# Task
Search term "assign": please show all lines in the listing that contain it.

# Working data
$ cat src/rtl/iack_pkg.sv
package iack_pkg;
   typedef enum logic [1:0] {
      ST_IDLE  = 2'd0,
      ST_PEND  = 2'd1,
      ST_VALID = 2'd2,
      ST_SKIP  = 2'd3
   } iack_state_e;
endpackage

$ cat src/rtl/iack_sync.sv
module iack_sync #(
   parameter int          W       = 1,
   parameter int          STAGES  = 2,
   parameter logic [W-1:0] RST_VAL = '0
) (
   input  logic         clk,
   input  logic         rst_n,
   input  logic [W-1:0] d,
   output logic [W-1:0] q
);
   generate
      if (STAGES == 0) begin : g_bypass
         assign q = d;
      end else begin : g_chain
         logic [W-1:0] stg [STAGES];
         always_ff @(posedge clk or negedge rst_n) begin
            if (!rst_n) begin
               for (int i = 0; i < STAGES; i++) stg[i] <= RST_VAL;
            end else begin
               stg[0] <= d;
               for (int i = 1; i < STAGES; i++) stg[i] <= stg[i-1];
            end
         end
         assign q = stg[STAGES-1];
      end
   endgenerate
endmodule

$ cat src/rtl/iack_gap_timer.sv
module iack_gap_timer #(
   parameter int GAP_MIN = 3
) (
   input  logic clk,
   input  logic rst_n,
   input  logic as_hi,
   output logic gap_ok
);
   localparam int CW = $clog2(GAP_MIN + 2);
   localparam logic [CW-1:0] LIMIT = CW'(GAP_MIN);

   logic [CW-1:0] cnt;

   always_ff @(posedge clk or negedge rst_n) begin
      if (!rst_n)             cnt <= LIMIT;
      else if (!as_hi)        cnt <= '0;
      else if (cnt != LIMIT)  cnt <= cnt + 1'b1;
   end

   assign gap_ok = as_hi && (cnt == LIMIT);
endmodule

# Result of the task
         assign q = d;
         assign q = stg[STAGES-1];
   assign gap_ok = as_hi && (cnt == LIMIT);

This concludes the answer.